→ **WORK REQUEST**:
Repeat nothing but the lines below running from the one containing "impl_metrics.csv, run 1" to the one containing "power_and_ir_drop,p_comb_share,5.5,%". Keep both end lines.
........
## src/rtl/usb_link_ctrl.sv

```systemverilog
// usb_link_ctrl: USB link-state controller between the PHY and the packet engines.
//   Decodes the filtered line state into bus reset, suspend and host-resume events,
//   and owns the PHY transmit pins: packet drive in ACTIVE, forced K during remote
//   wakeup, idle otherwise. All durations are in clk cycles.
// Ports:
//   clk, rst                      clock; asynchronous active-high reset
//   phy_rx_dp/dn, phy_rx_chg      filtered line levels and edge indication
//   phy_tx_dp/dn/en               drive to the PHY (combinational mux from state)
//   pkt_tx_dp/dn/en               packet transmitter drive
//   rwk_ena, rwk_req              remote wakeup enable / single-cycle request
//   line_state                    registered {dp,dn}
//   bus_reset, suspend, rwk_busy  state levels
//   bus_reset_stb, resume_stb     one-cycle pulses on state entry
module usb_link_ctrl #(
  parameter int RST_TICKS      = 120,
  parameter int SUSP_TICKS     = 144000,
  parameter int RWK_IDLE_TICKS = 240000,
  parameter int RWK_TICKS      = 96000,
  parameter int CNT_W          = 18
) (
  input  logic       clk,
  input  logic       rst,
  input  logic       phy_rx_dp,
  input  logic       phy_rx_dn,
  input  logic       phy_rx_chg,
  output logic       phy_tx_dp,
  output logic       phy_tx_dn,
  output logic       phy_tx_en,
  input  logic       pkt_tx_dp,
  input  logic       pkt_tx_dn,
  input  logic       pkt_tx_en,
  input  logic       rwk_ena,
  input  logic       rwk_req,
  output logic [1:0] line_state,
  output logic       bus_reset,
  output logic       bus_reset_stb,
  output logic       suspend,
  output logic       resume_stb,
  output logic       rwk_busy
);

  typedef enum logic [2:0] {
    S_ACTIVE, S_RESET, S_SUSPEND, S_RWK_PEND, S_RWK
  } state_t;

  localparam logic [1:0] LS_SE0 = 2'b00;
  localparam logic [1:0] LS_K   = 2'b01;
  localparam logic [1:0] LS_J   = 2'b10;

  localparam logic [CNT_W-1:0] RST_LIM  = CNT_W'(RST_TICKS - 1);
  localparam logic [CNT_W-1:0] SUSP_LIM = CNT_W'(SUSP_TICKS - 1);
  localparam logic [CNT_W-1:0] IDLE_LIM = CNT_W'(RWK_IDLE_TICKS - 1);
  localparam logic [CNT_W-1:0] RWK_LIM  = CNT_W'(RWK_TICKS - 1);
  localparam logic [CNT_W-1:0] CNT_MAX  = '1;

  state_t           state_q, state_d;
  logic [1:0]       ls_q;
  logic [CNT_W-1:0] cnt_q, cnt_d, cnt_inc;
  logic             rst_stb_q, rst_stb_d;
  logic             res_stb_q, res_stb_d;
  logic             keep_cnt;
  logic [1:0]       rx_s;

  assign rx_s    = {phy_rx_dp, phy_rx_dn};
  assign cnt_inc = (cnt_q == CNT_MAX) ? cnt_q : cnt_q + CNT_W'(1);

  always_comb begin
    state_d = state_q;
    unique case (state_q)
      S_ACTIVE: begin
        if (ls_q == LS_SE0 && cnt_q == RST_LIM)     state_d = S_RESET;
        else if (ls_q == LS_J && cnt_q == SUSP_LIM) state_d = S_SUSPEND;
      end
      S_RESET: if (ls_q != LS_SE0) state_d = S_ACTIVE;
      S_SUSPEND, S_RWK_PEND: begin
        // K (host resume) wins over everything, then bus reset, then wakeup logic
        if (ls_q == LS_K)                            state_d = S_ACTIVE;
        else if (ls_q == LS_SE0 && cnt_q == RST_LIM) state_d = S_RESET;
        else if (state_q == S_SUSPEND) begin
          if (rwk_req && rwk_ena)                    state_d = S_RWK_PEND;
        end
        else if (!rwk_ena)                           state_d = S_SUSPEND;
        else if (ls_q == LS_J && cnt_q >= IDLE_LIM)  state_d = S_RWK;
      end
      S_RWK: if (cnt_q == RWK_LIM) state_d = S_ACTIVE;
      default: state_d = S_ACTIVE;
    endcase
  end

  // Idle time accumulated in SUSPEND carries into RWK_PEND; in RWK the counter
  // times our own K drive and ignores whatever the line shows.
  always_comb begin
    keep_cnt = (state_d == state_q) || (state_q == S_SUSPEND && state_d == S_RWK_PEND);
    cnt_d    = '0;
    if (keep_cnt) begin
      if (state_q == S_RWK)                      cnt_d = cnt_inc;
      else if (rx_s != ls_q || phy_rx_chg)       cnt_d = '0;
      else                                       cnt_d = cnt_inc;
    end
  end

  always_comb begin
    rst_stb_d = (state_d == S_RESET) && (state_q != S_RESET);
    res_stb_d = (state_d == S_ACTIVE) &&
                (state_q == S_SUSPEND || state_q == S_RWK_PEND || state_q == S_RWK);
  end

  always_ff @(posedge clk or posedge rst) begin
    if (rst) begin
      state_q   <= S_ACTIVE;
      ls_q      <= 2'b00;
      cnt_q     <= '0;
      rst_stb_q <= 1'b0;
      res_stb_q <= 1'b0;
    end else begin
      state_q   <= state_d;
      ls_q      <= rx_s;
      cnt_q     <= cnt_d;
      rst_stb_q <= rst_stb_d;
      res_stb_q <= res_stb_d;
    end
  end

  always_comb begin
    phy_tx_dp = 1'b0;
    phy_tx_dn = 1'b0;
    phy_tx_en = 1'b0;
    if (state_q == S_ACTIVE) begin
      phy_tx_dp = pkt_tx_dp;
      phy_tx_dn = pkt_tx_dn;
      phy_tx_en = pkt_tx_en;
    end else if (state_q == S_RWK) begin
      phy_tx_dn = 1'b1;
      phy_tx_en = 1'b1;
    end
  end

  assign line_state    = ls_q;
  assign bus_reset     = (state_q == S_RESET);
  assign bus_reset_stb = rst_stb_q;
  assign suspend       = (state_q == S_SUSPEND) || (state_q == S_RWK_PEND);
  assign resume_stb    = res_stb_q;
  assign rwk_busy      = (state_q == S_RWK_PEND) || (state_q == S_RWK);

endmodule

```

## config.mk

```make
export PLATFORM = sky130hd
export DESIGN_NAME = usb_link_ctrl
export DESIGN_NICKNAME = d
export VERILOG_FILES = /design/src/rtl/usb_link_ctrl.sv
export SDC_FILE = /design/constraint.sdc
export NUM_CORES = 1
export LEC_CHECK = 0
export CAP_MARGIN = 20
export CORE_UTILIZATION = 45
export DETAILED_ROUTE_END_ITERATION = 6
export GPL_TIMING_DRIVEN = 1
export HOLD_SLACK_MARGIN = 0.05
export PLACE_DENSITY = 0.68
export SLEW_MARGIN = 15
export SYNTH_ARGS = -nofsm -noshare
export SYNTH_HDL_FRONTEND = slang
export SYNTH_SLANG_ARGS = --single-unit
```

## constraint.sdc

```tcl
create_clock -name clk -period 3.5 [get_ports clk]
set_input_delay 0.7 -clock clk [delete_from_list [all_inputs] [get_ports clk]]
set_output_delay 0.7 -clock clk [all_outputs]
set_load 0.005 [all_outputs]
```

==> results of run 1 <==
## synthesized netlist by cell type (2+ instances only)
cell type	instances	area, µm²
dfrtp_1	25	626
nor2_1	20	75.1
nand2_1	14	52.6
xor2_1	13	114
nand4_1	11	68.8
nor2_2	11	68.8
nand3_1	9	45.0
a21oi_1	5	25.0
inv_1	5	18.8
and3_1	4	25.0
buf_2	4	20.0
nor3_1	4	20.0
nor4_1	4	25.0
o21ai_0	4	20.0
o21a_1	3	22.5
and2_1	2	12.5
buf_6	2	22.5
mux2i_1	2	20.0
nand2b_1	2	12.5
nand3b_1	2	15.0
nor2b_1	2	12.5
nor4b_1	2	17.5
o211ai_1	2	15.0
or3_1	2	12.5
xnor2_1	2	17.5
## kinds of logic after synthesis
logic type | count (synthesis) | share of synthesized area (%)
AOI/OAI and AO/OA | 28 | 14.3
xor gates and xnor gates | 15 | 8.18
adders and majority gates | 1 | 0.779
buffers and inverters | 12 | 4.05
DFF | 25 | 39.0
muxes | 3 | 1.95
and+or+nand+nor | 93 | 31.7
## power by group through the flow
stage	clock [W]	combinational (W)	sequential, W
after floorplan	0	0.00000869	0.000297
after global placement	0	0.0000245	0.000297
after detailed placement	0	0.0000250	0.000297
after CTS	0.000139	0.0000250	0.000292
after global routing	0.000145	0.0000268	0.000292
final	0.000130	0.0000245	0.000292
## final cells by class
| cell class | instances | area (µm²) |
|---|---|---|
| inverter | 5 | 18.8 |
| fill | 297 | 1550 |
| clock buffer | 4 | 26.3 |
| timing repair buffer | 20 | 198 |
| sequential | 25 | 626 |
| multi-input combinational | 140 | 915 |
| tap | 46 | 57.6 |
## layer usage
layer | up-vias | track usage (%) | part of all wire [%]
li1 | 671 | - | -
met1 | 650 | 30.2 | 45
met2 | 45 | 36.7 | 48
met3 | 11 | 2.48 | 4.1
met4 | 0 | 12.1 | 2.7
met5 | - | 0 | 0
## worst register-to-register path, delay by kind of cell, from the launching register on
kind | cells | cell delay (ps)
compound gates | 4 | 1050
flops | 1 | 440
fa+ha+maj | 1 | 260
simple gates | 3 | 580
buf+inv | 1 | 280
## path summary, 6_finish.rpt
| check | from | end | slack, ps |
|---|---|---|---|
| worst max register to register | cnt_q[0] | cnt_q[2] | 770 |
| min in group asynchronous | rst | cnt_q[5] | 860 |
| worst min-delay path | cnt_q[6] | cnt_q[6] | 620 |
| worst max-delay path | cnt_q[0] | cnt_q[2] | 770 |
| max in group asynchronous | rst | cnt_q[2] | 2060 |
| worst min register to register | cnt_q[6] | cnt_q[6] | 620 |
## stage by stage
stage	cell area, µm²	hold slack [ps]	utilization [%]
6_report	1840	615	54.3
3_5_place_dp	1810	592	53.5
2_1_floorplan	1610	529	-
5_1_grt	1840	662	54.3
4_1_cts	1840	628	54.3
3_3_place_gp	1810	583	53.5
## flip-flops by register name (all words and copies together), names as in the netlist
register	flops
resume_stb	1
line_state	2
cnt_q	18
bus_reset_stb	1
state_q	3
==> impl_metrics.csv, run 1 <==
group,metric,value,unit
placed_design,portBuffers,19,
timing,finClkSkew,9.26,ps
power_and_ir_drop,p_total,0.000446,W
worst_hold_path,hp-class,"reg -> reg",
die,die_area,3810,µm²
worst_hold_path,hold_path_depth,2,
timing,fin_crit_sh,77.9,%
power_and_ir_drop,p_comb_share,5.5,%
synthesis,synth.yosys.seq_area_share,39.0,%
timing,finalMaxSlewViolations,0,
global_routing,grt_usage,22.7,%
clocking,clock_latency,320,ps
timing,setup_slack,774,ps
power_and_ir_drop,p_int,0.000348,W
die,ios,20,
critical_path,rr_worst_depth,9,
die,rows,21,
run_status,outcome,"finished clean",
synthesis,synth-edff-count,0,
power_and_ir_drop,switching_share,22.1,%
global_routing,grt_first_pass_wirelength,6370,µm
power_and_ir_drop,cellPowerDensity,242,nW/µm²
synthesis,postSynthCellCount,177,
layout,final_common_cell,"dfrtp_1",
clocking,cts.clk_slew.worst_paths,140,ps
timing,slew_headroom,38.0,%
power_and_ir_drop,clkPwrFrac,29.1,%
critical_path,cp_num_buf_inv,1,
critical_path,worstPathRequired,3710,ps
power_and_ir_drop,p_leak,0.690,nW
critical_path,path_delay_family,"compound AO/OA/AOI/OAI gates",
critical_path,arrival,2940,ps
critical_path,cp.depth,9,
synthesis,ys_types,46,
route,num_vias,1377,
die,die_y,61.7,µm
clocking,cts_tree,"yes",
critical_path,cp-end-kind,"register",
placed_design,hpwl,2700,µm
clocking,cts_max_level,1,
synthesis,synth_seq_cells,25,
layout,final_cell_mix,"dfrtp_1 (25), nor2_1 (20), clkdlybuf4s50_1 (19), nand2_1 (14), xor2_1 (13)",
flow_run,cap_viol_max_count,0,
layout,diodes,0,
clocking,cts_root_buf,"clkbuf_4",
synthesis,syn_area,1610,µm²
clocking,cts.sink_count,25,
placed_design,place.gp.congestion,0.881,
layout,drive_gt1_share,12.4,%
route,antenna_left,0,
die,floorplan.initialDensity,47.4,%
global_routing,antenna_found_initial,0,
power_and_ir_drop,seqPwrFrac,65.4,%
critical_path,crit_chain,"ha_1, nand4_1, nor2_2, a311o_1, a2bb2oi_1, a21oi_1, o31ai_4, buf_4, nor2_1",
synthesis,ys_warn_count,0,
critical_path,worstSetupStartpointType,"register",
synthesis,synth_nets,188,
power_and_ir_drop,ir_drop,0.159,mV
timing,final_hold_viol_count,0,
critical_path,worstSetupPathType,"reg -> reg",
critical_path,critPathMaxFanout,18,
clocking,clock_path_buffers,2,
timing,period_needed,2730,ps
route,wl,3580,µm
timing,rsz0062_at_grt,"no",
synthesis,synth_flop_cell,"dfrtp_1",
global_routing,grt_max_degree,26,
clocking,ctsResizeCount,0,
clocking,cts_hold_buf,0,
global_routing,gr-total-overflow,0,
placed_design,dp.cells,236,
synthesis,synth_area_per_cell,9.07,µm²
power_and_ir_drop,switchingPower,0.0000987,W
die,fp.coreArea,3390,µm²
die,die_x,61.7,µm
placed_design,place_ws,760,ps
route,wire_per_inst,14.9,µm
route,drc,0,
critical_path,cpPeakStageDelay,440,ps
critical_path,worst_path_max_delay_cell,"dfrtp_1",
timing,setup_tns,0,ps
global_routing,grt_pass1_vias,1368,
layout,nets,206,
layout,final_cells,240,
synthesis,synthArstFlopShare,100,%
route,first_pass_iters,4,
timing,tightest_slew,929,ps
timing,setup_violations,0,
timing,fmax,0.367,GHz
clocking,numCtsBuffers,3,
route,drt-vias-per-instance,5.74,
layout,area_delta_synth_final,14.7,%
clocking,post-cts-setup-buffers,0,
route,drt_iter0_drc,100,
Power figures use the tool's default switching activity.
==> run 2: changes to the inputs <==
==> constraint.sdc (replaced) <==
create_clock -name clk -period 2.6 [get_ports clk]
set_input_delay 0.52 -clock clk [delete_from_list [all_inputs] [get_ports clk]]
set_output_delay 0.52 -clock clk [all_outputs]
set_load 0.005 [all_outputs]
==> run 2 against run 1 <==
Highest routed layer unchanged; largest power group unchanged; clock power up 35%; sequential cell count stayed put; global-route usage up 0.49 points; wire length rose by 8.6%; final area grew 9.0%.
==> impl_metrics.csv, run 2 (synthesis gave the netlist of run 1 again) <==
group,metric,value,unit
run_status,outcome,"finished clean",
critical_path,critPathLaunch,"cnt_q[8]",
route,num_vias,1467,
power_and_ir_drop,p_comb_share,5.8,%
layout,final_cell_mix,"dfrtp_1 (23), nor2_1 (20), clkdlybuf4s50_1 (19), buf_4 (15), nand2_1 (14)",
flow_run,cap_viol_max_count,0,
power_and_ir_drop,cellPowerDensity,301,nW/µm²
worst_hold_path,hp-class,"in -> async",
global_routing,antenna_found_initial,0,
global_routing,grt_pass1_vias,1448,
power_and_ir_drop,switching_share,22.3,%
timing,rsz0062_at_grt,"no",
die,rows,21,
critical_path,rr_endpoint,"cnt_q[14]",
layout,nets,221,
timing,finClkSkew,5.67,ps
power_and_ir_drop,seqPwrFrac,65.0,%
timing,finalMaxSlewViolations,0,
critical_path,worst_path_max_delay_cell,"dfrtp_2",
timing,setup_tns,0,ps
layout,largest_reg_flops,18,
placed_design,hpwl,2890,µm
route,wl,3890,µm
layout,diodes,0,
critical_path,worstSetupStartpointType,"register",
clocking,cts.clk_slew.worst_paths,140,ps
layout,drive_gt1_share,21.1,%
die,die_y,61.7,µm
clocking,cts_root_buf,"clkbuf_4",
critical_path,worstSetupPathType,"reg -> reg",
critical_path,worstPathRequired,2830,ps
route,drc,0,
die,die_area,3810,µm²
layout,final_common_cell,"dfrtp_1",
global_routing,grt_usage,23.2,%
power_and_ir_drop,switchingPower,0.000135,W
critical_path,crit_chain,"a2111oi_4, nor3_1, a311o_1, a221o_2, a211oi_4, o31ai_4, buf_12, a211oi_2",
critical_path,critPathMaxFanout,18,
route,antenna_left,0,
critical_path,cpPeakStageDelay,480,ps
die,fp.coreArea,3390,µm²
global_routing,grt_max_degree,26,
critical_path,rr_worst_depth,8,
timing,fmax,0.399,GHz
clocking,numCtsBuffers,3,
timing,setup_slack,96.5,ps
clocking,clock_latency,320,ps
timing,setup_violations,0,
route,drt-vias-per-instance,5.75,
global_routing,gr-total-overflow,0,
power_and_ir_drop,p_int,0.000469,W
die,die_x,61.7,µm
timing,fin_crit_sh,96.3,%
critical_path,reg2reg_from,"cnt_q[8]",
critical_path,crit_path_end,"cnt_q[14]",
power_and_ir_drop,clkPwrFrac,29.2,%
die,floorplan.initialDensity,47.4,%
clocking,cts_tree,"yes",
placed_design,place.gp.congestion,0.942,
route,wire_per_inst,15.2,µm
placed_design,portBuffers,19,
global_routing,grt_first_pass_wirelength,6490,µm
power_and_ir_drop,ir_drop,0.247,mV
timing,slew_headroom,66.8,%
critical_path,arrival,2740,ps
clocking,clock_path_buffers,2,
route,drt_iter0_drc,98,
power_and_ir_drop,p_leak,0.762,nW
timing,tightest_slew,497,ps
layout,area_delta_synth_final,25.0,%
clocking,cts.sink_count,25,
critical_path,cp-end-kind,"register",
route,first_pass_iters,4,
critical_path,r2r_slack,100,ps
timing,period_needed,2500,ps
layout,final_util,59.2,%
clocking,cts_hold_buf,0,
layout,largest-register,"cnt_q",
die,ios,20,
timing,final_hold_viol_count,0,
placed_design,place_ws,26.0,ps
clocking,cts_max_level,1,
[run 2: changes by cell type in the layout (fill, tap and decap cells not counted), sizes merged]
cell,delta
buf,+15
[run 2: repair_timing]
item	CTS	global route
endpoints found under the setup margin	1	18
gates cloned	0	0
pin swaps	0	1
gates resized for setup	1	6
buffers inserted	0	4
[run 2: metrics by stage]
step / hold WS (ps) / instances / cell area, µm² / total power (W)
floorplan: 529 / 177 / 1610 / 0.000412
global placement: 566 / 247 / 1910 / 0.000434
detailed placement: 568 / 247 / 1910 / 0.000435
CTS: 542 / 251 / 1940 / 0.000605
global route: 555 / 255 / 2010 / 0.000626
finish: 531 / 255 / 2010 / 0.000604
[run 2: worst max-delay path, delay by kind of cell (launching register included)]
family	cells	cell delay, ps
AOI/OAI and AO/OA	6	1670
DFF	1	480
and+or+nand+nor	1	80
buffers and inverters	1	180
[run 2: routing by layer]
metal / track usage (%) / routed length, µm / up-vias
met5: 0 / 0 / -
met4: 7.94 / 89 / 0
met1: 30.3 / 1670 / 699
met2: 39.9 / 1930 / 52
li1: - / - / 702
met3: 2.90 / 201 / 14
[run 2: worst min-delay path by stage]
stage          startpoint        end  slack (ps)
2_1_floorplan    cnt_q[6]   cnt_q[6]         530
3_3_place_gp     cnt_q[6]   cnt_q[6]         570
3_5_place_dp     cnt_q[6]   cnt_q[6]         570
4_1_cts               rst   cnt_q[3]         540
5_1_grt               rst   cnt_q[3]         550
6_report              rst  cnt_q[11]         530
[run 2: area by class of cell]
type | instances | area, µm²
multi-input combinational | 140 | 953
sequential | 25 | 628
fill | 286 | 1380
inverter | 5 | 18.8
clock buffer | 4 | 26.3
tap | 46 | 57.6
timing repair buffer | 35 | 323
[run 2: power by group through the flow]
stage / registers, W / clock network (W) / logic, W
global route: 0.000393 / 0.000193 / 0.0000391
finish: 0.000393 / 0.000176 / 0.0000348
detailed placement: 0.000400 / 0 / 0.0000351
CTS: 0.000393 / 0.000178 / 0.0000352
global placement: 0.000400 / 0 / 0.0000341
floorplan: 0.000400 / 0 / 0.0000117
........
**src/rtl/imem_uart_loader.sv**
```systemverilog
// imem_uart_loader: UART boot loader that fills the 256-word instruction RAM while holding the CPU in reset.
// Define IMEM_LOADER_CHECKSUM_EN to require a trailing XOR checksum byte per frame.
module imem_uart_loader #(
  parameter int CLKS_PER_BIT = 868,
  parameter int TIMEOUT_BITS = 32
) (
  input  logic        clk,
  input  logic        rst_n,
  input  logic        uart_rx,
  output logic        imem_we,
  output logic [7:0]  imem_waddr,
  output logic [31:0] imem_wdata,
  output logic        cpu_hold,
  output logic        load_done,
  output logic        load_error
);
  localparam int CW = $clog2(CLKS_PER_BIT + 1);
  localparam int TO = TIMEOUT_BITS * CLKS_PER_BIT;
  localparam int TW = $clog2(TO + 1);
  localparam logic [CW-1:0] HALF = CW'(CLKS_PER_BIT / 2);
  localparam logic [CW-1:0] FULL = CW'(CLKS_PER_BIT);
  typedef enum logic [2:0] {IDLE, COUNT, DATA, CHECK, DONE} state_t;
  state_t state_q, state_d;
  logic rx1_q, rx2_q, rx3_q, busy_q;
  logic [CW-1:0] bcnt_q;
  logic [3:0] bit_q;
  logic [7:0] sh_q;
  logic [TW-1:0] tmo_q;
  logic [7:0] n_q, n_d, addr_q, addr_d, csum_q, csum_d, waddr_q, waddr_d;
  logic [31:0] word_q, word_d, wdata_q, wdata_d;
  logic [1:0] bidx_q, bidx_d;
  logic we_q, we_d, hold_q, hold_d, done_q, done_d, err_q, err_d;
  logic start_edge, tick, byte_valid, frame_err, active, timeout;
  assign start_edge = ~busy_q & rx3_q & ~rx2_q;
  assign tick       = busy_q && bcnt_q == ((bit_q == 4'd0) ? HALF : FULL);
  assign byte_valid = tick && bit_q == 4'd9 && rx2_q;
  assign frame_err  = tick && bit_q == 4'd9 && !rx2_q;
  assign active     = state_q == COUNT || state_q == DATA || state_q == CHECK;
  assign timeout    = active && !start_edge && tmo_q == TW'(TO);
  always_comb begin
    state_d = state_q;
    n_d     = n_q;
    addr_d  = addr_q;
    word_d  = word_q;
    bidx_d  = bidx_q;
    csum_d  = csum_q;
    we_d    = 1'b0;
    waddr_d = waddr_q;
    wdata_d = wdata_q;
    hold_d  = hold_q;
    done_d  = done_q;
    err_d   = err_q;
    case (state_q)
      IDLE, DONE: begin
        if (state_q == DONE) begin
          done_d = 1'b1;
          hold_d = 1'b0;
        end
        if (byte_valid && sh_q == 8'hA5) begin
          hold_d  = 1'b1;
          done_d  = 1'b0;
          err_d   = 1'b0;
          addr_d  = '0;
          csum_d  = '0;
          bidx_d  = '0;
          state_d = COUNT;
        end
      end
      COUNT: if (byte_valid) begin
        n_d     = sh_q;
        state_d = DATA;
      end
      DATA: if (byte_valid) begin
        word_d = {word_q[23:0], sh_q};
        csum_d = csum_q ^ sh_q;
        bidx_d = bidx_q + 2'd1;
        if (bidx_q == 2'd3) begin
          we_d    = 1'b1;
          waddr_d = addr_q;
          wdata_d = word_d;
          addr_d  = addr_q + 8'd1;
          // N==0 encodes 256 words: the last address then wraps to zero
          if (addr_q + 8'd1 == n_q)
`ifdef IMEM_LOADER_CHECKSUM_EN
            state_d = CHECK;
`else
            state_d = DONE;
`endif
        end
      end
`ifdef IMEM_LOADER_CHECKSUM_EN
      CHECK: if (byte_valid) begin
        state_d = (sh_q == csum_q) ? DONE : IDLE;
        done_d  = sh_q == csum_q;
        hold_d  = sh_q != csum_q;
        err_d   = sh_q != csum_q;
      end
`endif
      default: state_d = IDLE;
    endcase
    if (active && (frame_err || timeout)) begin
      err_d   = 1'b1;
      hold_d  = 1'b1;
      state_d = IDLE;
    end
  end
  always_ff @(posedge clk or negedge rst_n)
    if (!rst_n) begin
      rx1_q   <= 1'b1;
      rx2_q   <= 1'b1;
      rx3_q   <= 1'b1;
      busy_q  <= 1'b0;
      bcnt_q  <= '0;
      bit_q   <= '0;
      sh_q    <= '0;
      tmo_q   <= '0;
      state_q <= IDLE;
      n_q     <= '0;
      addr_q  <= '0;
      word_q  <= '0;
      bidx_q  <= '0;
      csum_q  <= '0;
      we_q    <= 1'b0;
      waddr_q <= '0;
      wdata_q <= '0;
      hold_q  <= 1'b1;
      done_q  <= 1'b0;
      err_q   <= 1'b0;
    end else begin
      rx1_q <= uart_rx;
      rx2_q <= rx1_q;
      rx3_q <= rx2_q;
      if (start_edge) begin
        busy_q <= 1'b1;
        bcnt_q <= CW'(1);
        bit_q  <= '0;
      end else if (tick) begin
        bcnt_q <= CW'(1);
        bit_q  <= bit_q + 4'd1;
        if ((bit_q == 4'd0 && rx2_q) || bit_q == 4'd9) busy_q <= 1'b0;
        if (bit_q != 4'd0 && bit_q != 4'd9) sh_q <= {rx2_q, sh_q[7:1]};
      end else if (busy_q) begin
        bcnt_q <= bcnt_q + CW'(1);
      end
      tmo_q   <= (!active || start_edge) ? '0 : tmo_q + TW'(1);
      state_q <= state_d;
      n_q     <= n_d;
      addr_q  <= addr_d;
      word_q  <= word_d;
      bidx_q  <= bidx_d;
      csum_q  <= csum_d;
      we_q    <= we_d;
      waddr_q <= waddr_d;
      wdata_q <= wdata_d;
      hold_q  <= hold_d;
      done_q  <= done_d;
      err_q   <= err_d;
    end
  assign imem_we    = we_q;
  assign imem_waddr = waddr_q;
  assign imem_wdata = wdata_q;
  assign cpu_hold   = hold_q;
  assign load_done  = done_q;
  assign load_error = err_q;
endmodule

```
........
→ **RESPONSE**:
==> impl_metrics.csv, run 1 <==
group,metric,value,unit
placed_design,portBuffers,19,
timing,finClkSkew,9.26,ps
power_and_ir_drop,p_total,0.000446,W
worst_hold_path,hp-class,"reg -> reg",
die,die_area,3810,µm²
worst_hold_path,hold_path_depth,2,
timing,fin_crit_sh,77.9,%
power_and_ir_drop,p_comb_share,5.5,%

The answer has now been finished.